A Sandy Tale


Sarika Saiyara


Even a few centuries ago, they used to call me “sand”. With the gradual change in my habitat and colour, my name has altered too. Natives here call me balu, the tourists call me “sand”, and you call me whatever you want to.

When the sun shines at me as dazzling as reacting magnesium oxide, I take on the most gentle hue of gold, almost earthen and muted. Once again, when the sun dips behind the horizon, my primrose hue is as gentle on the eye as a vintage photograph. This life of being a chameleon with the solar cycle has become my nature due to the centuries I have passed on this shore of Inani. 

My origins, however, were humble. I was jet black obsidian, trodden on in the scenic Himchari hills under the feet of an Asian elephant. I heard that they no longer visit Himchari, and it gives my tiny particles goosebumps to think of a life without being a part of the largest sea beach on earth. How I’d miss the driftwood that comes into my enormous body as tiny, dinghy boats! 

Being in Inani, I have no choice but to love the cool water singing me lullabies and the percussion of the waves; the fluttering breeze gently whispering to me about the tall palm tree’s argument with her partner. But my most favourite part is when the droplets of rain merge into the sea as one, each fragment clashing with one another to become a part of the body of the waves. This is how music began, how mankind began its endeavour of conjuring up dance and songs, by hearing the nearly hypnotic, soft, and natural rhythms of Mother Nature. Upon me, the rain is silent like the understanding of an old friend. It changes my hue to a more saturated one and I seem to thrive in it.

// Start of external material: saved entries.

$ cat config.mk
export PLATFORM = sky130hd
export DESIGN_NAME = piso_reader
export DESIGN_NICKNAME = d
export VERILOG_FILES = /design/src/rtl/piso_reader.sv
export SDC_FILE = /design/constraint.sdc
export NUM_CORES = 1
export LEC_CHECK = 0
export CORE_MARGIN = 5
export CORE_UTILIZATION = 52
export DETAILED_ROUTE_END_ITERATION = 8
export PLACE_DENSITY = 0.9
export SLEW_MARGIN = 20
export SYNTH_ARGS = -nofsm -noshare
export SYNTH_HDL_FRONTEND = slang
export SYNTH_SLANG_ARGS = --single-unit
$ cat constraint.sdc
create_clock -name ck -period 2.3 [get_ports ck]
set_clock_uncertainty 0.05 [all_clocks]
set_input_delay 0.46 -clock ck [delete_from_list [all_inputs] [get_ports ck]]
set_output_delay 0.46 -clock ck [all_outputs]
set_load 0.05 [all_outputs]
$ cat src/rtl/piso_reader.sv
// Parallel-in/serial-out reader: loads a WIDTH-bit word, shifts it out one bit per cycle
// in a selectable bit order, then idles GAP cycles. Define PISO_READER_PARITY_EN to append even parity.
module piso_reader #(
  parameter int WIDTH = 16,
  parameter int GAP   = 1
) (
  input  logic             ck,
  input  logic             rst,
  input  logic             ld_valid,
  output logic             ld_ready,
  input  logic [WIDTH-1:0] ld_data,
  input  logic             msb_first,
  input  logic             flush,
  output logic             q,
  output logic             q_valid,
  output logic             q_last
);

`ifdef PISO_READER_PARITY_EN
  localparam int FRAME = WIDTH + 1;
`else
  localparam int FRAME = WIDTH;
`endif
  localparam int                CNT_W   = $clog2(FRAME + 1);
  localparam logic [CNT_W-1:0]  FRAME_C = CNT_W'(FRAME);
  localparam logic [CNT_W-1:0]  CNT_ONE = CNT_W'(1);
  localparam logic [3:0]        GAP_C   = 4'(GAP);

  typedef enum logic [1:0] {
    IDLE  = 2'd0,
    SHIFT = 2'd1,
    GAPW  = 2'd2
  } state_t;

  state_t           state_q, state_d;
  logic [WIDTH-1:0] shreg_q, shreg_d;
  logic             msb_q, msb_d;
  logic [CNT_W-1:0] bitcnt_q, bitcnt_d;
  logic [3:0]       gapcnt_q, gapcnt_d;
  logic             q_q, q_d;
  logic             q_valid_q, q_valid_d;
  logic             q_last_q, q_last_d;
`ifdef PISO_READER_PARITY_EN
  logic             parity_q, parity_d;
`endif

  assign ld_ready = (state_q == IDLE) && !rst;
  assign q        = q_q;
  assign q_valid  = q_valid_q;
  assign q_last   = q_last_q;

  // bitcnt_q holds the number of frame bits still to present, including the current one.
  always_comb begin
    state_d  = state_q;
    shreg_d  = shreg_q;
    msb_d    = msb_q;
    bitcnt_d = bitcnt_q;
    gapcnt_d = gapcnt_q;
`ifdef PISO_READER_PARITY_EN
    parity_d = parity_q;
`endif
    case (state_q)
      IDLE: begin
        if (ld_valid && ld_ready && !flush) begin
          state_d  = SHIFT;
          shreg_d  = ld_data;
          msb_d    = msb_first;
          bitcnt_d = FRAME_C;
`ifdef PISO_READER_PARITY_EN
          parity_d = ^ld_data;
`endif
        end
      end
      SHIFT: begin
        if (flush) begin
          state_d  = IDLE;
          shreg_d  = '0;
          bitcnt_d = '0;
        end else if (bitcnt_q == CNT_ONE) begin
          shreg_d  = '0;
          bitcnt_d = '0;
          if (GAP > 0) begin
            state_d  = GAPW;
            gapcnt_d = GAP_C;
          end else begin
            state_d  = IDLE;
          end
        end else begin
          bitcnt_d = bitcnt_q - CNT_ONE;
          shreg_d  = msb_q ? {shreg_q[WIDTH-2:0], 1'b0} : {1'b0, shreg_q[WIDTH-1:1]};
        end
      end
      GAPW: begin
        if (flush || (gapcnt_q <= 4'd1)) begin
          state_d  = IDLE;
          gapcnt_d = '0;
        end else begin
          gapcnt_d = gapcnt_q - 4'd1;
        end
      end
      default: begin
        state_d = IDLE;
      end
    endcase
  end

  // Outputs are registered from the next state so the first bit appears one cycle after load.
  always_comb begin
    q_valid_d = (state_d == SHIFT);
    q_last_d  = q_valid_d && (bitcnt_d == CNT_ONE);
    q_d       = 1'b0;
    if (q_valid_d) begin
      q_d = msb_d ? shreg_d[WIDTH-1] : shreg_d[0];
`ifdef PISO_READER_PARITY_EN
      if (bitcnt_d == CNT_ONE) begin
        q_d = parity_d;
      end
`endif
    end
  end

  always_ff @(posedge ck) begin
    if (rst) begin
      state_q   <= IDLE;
      shreg_q   <= '0;
      msb_q     <= 1'b0;
      bitcnt_q  <= '0;
      gapcnt_q  <= '0;
      q_q       <= 1'b0;
      q_valid_q <= 1'b0;
      q_last_q  <= 1'b0;
`ifdef PISO_READER_PARITY_EN
      parity_q  <= 1'b0;
`endif
    end else begin
      state_q   <= state_d;
      shreg_q   <= shreg_d;
      msb_q     <= msb_d;
      bitcnt_q  <= bitcnt_d;
      gapcnt_q  <= gapcnt_d;
      q_q       <= q_d;
      q_valid_q <= q_valid_d;
      q_last_q  <= q_last_d;
`ifdef PISO_READER_PARITY_EN
      parity_q  <= parity_d;
`endif
    end
  end

endmodule

* After elaboration in Yosys (flattened, before gate mapping)
Cells that the tools add are included.
** Operators by class
- Multipliers :: 0
- Multiplexer cells :: 21
- Shift-type cells :: 0
- Add/subtract/negate cells :: 2
- Div/mod/pow operators :: 0
- Reduce and logical (&&, ||, !) cells :: 13
- Bitwise operators :: 1
- Equal/unequal tests :: 8
- $lt $le $gt $ge :: 1
** Operators by type and width (number)
- $mux W16 :: 4
- $pmux W16 S2 :: 1
- $mux W5 :: 3
- $mux W4 :: 3
- $eq A5 B1 Y1 const B :: 2
- $pmux W5 S2 :: 1
- $mux W2 :: 4
- $pmux W4 S2 :: 1
- $pmux W2 S3 :: 1
- $sub A5 B1 Y5 const B :: 1
- $eq A2 B1 Y1 const B :: 2
- $le A4 B1 Y1 const B :: 1
- $logic_and A1 B1 Y1 :: 4
- $ne A2 B2 Y1 const B :: 2
- $reduce_bool A2 Y1 :: 2
- $sub A4 B1 Y4 const B :: 1
- $mux W1 :: 3
- $reduce_and A3 Y1 :: 1
- $eq A2 B2 Y1 const B :: 1
- $logic_not A1 Y1 :: 2
- $logic_not A2 Y1 :: 1
- $ne A2 B1 Y1 const B :: 1
- $reduce_and A2 Y1 :: 1
- $reduce_or A2 Y1 :: 1
- 2 further kinds :: 2
** Word-level totals
- Bits in writable memories :: 0
- Memories :: 0
- Output and inout bits :: 4
- Bits of input ports :: 21
- Word-level logic and storage cells :: 55
- Latch bits :: 0
- Register bits after elaboration :: 31
- Bits in read-only memories :: 0

* Depth between registers and ports, before layout
Gate-level depths: netlist of run 1.
- Depth in word-level cells :: 9
- Mapped depth :: 7
- Depth with buffers taken out :: 7

* Worst setup path after synthesis of run 1
OpenSTA, ideal clock, no wires.
- Kind :: in2reg
- From :: input port rst
- To :: register q_q, in the netlist q
- Arrival time :: 2611 ps
- Required time :: 2170 ps
- Path slack :: -441 ps
- Stages on the path :: 6
- Cell sequence :: nor3_1 and3_1 buf_2 mux2i_1 nor2b_4 a211oi_2
** On the way
- Longest elaborated chain between the ends :: 9
** Ends and longest elaborated chain
- start, declared :: RTL line 8 : input logic rst,
- $logic_not A1 Y1 :: RTL line 47 : assign ld_ready = (state_q == IDLE) && !rst;
- $logic_and A1 B1 Y1 :: RTL line 47
- $logic_and A1 B1 Y1 (2 in series) :: RTL line 64 : if (ld_valid && ld_ready && !flush) begin
- $mux W2 :: RTL line 64
- $pmux W2 S3 :: RTL line 62 : case (state_q)
- $eq A2 B1 Y1 :: RTL line 109 : q_valid_d = (state_d == SHIFT);
- $not A1 Y1 (no source line)
- $reduce_or A2 Y1 (no source line)
- end signal, assigned :: RTL line 141 : q_q <= q_d;
- end, declared :: RTL line 40 : logic q_q, q_d;
Several ways; a longest one is shown, not always the timed one. The select of a mux whose other input is x is not followed.
A chain may end at the register's enable or synchronous reset.

* Worst setup path after layout of run 1
- From :: register q_q, in the netlist q
- To :: output port q
** RTL lines
- end, declared :: RTL line 14 : output logic q,
No word-level cell between the ends.

==> metrics.txt, run 1 <==
Leak approximately 0.77 nW; Crit Path Class reg -> out; Synth Instances 167; sequential power share 54.9%; max-cap check violation count 0; sw frac 27.0%; htree depth 2; fmax 498 MHz; CTS tree built; Clock Path Buffers 2; Post-synth EDFFs 0; Clock Pin Slew Worst Setup and Hold Paths 100 ps; hold slack roughly 480 ps; Resize count post-CTS 0; Die Height 64.6 microns; slowest CP cell clkdlybuf4s50_1; Routed Wire Length 3.68 mm; antenna diode count 0; crit end category output port; Yosys cell types 37; NumNets Final 221; worst r2r src bitcnt_q[0]; r2r setup slk between 300 and 400 ps; Post-DRT Antenna Nets 0; RSZ-0062 raised after global routing no; layout cell share with drive strength beyond 1 15.7%; clk_lat worst skew 340 ps; Hold Crit Start gapcnt_q[1]; Seq cells post-synth 31; post-synth net total 192; row count 19; Slew HR 66.1%; Seq/Total Area, Yosys 40.0%; Area Overhead vs Synth 23.3%; Synth top cells by count dfxtp_1, nor2_1, a222oi_1, inv_1; initial core utilization approximately 55%; Synth area leader dfxtp_1; slowest cell delay on critical path ~810 ps; first-pass GRT wire length 6.40 mm; GRT Util Overall between 10% and 20%; IO Count 25; power density cells 537 nW/um^2; Yosys top cell area share about 40%; Inserted Clock Buffers 5; Tmin final between 2000 and 2500 ps; Most used DFF post-synth dfxtp_1; WHS Path Cells 2; final slew viol count 0; Post-route DRC 0; most frequent cell after synthesis dfxtp_1; Die X 64.6 microns; clock root cell clkbuf_4; postcts setup bufs 0; WL per Instance 16.1 microns; Final Hold Viols 0; antenna violations before repair 0; Final TNS setup 0 ps; period utilization 87.3%; pin count of the biggest net entering global routing 18; worst endpoint data arrival time around 1500 ps; Pint 0.000750 W; ordered list of cells on the worst path clkdlybuf4s50_1; switching pwr 0.000278 W; DP HPWL around 2.7 mm; mapped cell area 1550 sq um; hold path endpoint gapcnt_q[1]; CORE AREA 2810 sq um; status completed; I/O Buffers 24; First-pass DRT Iterations 6; CP delay by family, top buffers and inverters; worst vdd ir 396 uV; number of synthesis warnings 0; vias in the first global route 1418; Worst Path Required approximately 1800 ps; Final setup viols 0; clock power share 30.5%; area of the die 4180 sq um; R2R depth 7; drt initial violations 124; crit-path max FO 1; worst r2r dst q_last; HP Class reg -> reg; Comb power frac 14.5%; worst path bufs/invs 1; Slew @ Worst Pin 501 ps; vias per cell 6.32; average size of a mapped cell 9.30 sq um; grt total ovfl 0; Hold Buf Count CTS 0; ranking of synthesized cells by area dfxtp_1, a222oi_1, nor2_1, mux2_1, mux2_2; # fillers ~230; routed via count 1440; gp weighted congestion 0.833; startpoint types register; Async S/R FF share, synth 0%; Clock Sinks 31
==> cells by family after synthesis <==
group                    Yosys count  share of synthesized area, %
AND/OR/NAND/NOR                   59                          20.3
flip-flops                        31                          40.0
adder cells (fa/ha/maj)            4                          3.22
AO/OA/AOI/OAI                     36                          19.2
multiplexers                      16                          11.4
buffers and inverters             21                          5.88
==> per-layer routing <==
metal | part of all wire, % | track usage, % | wire (microns)
met3 | 6.3 | 6.91 | 233
met1 | 43 | 23.7 | 1590
met2 | 48 | 30.2 | 1780
met5 | 0 | 0 | 0
met4 | 2.1 | 11.1 | 78
==> registers in the layout (all words and copies together) (netlist names) <==
name / count
state_q: 2
q_last: 1
bitcnt_q: 5
gapcnt_q: 4
q_valid: 1
shreg_q: 16
msb_q: 1
q: 1
==> layout make-up <==
cell class | count | area [sq um] | share of cell area, %
inverters | 9 | 33.8 | 1.76
multi-input cells | 115 | 846 | 44.2
repair buffers | 34 | 325 | 17.0
clock buffers | 7 | 45.0 | 2.35
flip-flops and latches | 31 | 621 | 32.4
well taps | 31 | 38.8 | 2.03
clock inverters | 1 | 5.00 | 0.261
==> power by group through the flow <==
stage               clock [W]  sequential (W)  combinational [W]
finish               0.000314        0.000564           0.000149
detailed placement          0        0.000576           0.000148
CTS                  0.000320        0.000564           0.000149
global route         0.000360        0.000566           0.000161
floorplan                   0        0.000576          0.0000800
global placement            0        0.000575           0.000142
==> stage by stage <==
step	total power [W]	cells	worst slack [ps]	util, %	instance area, sq um
after global routing	0.00109	228	221	68.2	1910
after detailed placement	0.000725	220	11.7	66.5	1860
after floorplan	0.000656	167	41.3	-	1560
final	0.00103	228	292	68.2	1910
after global placement	0.000718	220	62.5	66.5	1860
after CTS	0.00103	228	268	68.2	1910
==> cells in the final DEF, fill, tap and decap left out, types with 3 or more instances in the layout <==
cell type / instances
mux2_1: 8
dfxtp_1: 31
a222oi_1: 14
clkbuf_4: 5
a21oi_1: 8
ha_1: 4
nor2_1: 30
nand2_1: 7
nor3b_1: 3
mux2_2: 6
clkdlybuf4s50_1: 23
nor3_1: 6
inv_1: 9
buf_4: 10
==> worst max path at each step <==
stage                startpoint     endpoint  slack [ps]  depth (start not counted)
finish                        q            q         290                          1
global route        bitcnt_q[1]  shreg_q[11]         220                          7
CTS                           q            q         270                          1
detailed placement        flush            q          10                          6
global placement          flush            q          60                          6
floorplan                   rst            q          40                          6
Note: power is estimated with default switching activity, not from simulation.
==> run 2, diff against run 1 <==
==> constraint.sdc (replaced) <==
create_clock -name ck -period 2.25 [get_ports ck]
set_clock_uncertainty 0.05 [all_clocks]
set_input_delay 0.45 -clock ck [delete_from_list [all_inputs] [get_ports ck]]
set_output_delay 0.45 -clock ck [all_outputs]
set_load 0.05 [all_outputs]
==> run 2 against run 1 <==
Net effect: sequential power rose by 2%; cell count rose by 0.88%; clock power decreased by 4%; die area unchanged; register-to-register slack worse by 30 ps; routed wire length is 1.8% higher; first-iteration DRC count is 7.3% lower; clock-buffer cell count unchanged; worst setup slack got worse by 26 ps.
==> metrics.txt, run 2 (synthesis results as in run 1) <==
status completed (unchanged); GRT Util Overall 18.9% (was 19.6%); HP Class reg -> reg (unchanged); leading cell types in the layout, fill and taps excluded dfxtp_1, nor2_1, clkdlybuf4s50_1 (unchanged); worst endpoint data arrival time 1480 ps (was 1500 ps); power density cells 537 nW/um^2 (about the same); sw frac 25.8% (was 27.0%); CP endpoint q (unchanged); CP delay by family, top buffers and inverters (unchanged); clock power share 29.3% (was 30.5%); Post-route DRC 0 (unchanged); ordered list of cells on the worst path clkdlybuf4s50_1 (unchanged); vias in the first global route 1392 (was 1418); worst r2r dst shreg_q[3] (was q_last); htree depth 2 (unchanged); I/O Buffers 24 (unchanged); Largest regs shreg_q x16, bitcnt_q x5, gapcnt_q x4 (unchanged); CP startpoint q (unchanged); fin util 68.8% (was 68.2%); Clock Pin Slew Worst Setup and Hold Paths 100 ps (about the same); Final setup viols 0 (unchanged); Leak 0.774 nW (was 0.767 nW); DP HPWL 2.82 mm (was 2.72 mm); first-pass GRT wire length 6.29 mm (was 6.40 mm); Worst Path Required 1750 ps (was 1790 ps); antenna violations before repair 0 (unchanged); clock root cell clkbuf_4 (unchanged); Slew HR 63.6% (was 66.1%); worst path bufs/invs 1 (unchanged); R2R depth 7 (unchanged); grt total ovfl 0 (unchanged); Reg with most FFs shreg_q (unchanged); clk_lat worst skew 330 ps (was 340 ps); sequential standard cell area 621 sq um (unchanged); pin count of the biggest net entering global routing 18 (unchanged); worst vdd ir 452 uV (was 396 uV); Routed Wire Length 3.75 mm (was 3.68 mm); Crit Path Class reg -> out (unchanged); worst r2r src bitcnt_q[1] (was bitcnt_q[0]); Resize count post-CTS 0 (unchanged); multi-input logic area 846 sq um (unchanged); Final Hold Viols 0 (unchanged); sequential power share 55.7% (was 54.9%); Inserted Clock Buffers 5 (unchanged); CP Depth 1 (unchanged); Final TNS setup 0 ps (unchanged); Tmin final 1980 ps; NumNets Final 223 (was 221); First-pass DRT Iterations 7 (was 6); Final Cell Area 1930 sq um (was 1910 sq um); RSZ-0062 raised after global routing no (unchanged); slowest CP cell clkdlybuf4s50_1 (unchanged); met2 GRT Util 33.1% (was 30.2%); Die X 64.6 microns (unchanged); drt initial violations 115 (was 124); fmax between 500 and 600 MHz; crit end category output port (unchanged); Clock Path Buffers 2 (unchanged); area of the die 4180 sq um (unchanged); IO Count 25 (unchanged); Pint 0.000768 W (was 0.000750 W); Most Crowded Layer GR met2 (unchanged); met3 Use GR 6.22% (was 6.91%); most common cell after layout, fill and taps aside dfxtp_1 (unchanged); vias per cell 6.24 (was 6.32); routed via count 1436 (was 1440); Die Height 64.6 microns (unchanged); crit-path max FO 1 (unchanged); slowest cell delay on critical path 810 ps (about the same); WL per Instance 16.3 microns (was 16.1 microns); Area Overhead vs Synth 24.3% (was 23.3%); Post-Place Cells 222 (was 220); antenna diode count 0 (unchanged); Area after DPL 1880 sq um (was 1860 sq um); final slew viol count 0 (unchanged); switching pwr 0.000267 W (was 0.000278 W); hold slack 473 ps (was 482 ps); max reg flops 16 (unchanged); row count 19 (unchanged); CTS tree built (unchanged); Hold Buf Count CTS 0 (unchanged); period utilization 88.2%; Comb power frac 15.0% (was 14.5%); Finished Layout Cells 230 (was 228); Post-DRT Antenna Nets 0 (unchanged); CORE AREA 2810 sq um (unchanged); layout cell share with drive strength beyond 1 16.6% (was 15.7%); gp weighted congestion 0.817 (was 0.833); r2r setup slk 340 ps (was 370 ps); Clock Sinks 31 (unchanged); max-cap check violation count 0 (unchanged); initial core utilization 55.4% (unchanged); GRT met1 Usage 22.2% (was 23.7%); Slew @ Worst Pin 538 ps (was 501 ps); startpoint types register (unchanged); postcts setup bufs 0 (unchanged); # fillers 212 (was 233)
[run 2: cell count changes in the layout (fill, tap and decap cells not counted), sizes merged]
cell | before | now
buf | 11 | 13
[run 2: power groups by stage]
stage               Clock (W)  Sequential [W]  Combinational (W)
detailed placement          0        0.000589           0.000154
finish               0.000303        0.000577           0.000155
floorplan                   0        0.000589          0.0000818
global route         0.000338        0.000579           0.000167
CTS                  0.000308        0.000576           0.000155
global placement            0        0.000588           0.000147
[run 2: metal layers]
layer  vias to the layer above  wire (microns)
met3                         6             154
met5                         -               0
met4                         0              44
met1                       700            1620
met2                        44            1930
li1                        686               -
[run 2: worst min path at each step]
stage / start / to / slack (ps) / cells after the start
after floorplan: gapcnt_q[1] / gapcnt_q[1] / 430 / 2
after global placement: gapcnt_q[1] / gapcnt_q[1] / 450 / 2
after detailed placement: bitcnt_q[0] / bitcnt_q[0] / 460 / 2
after CTS: bitcnt_q[0] / bitcnt_q[0] / 470 / 2
after global routing: gapcnt_q[1] / gapcnt_q[1] / 510 / 2
final: bitcnt_q[0] / bitcnt_q[0] / 470 / 2
[run 2: cell type report]
class | count | share of cell area (%)
clock buffer | 7 | 2.33
clock inverter | 1 | 0.259
inverter | 9 | 1.75
multi-input combinational | 115 | 43.8
sequential | 31 | 32.2
tap | 31 | 2.01
timing repair buffer | 36 | 17.6
[run 2: stage by stage]
stage	worst slack, ps	total power (W)
floorplan	1.33	0.000671
global placement	45.1	0.000735
detailed placement	-13.4	0.000743
CTS	249	0.00104
global route	212	0.00108
finish	266	0.00104
==> run 3, diff against run 2 <==
--- a/config.mk
+++ b/config.mk
@@ -6,9 +6,9 @@
 export NUM_CORES = 1
 export LEC_CHECK = 0
 export CORE_MARGIN = 5
-export CORE_UTILIZATION = 52
+export CORE_UTILIZATION = 45
 export DETAILED_ROUTE_END_ITERATION = 8
-export PLACE_DENSITY = 0.9
+export PLACE_DENSITY = 0.81
 export SLEW_MARGIN = 20
 export SYNTH_ARGS = -nofsm -noshare
 export SYNTH_HDL_FRONTEND = slang
==> run 3 against run 2 <==
Net effect: first-iteration DRC count grew 64%; largest cell class unchanged; utilization shrank 11 points; critical path type unchanged; highest routed layer unchanged; register-to-register slack worse by 30 ps.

But these days, due to decades of littering all over my gigantic mass, I have difficulty breathing and interacting with my friends. Sometimes, I choke so hard that uncertainty dawns upon me as to whether I will be able to see another beautiful sunset or not. It amazes me how I, an infinite body particle, realise the gravity of littering on the coastline and yet the most ingenious creatures fail to comprehend it?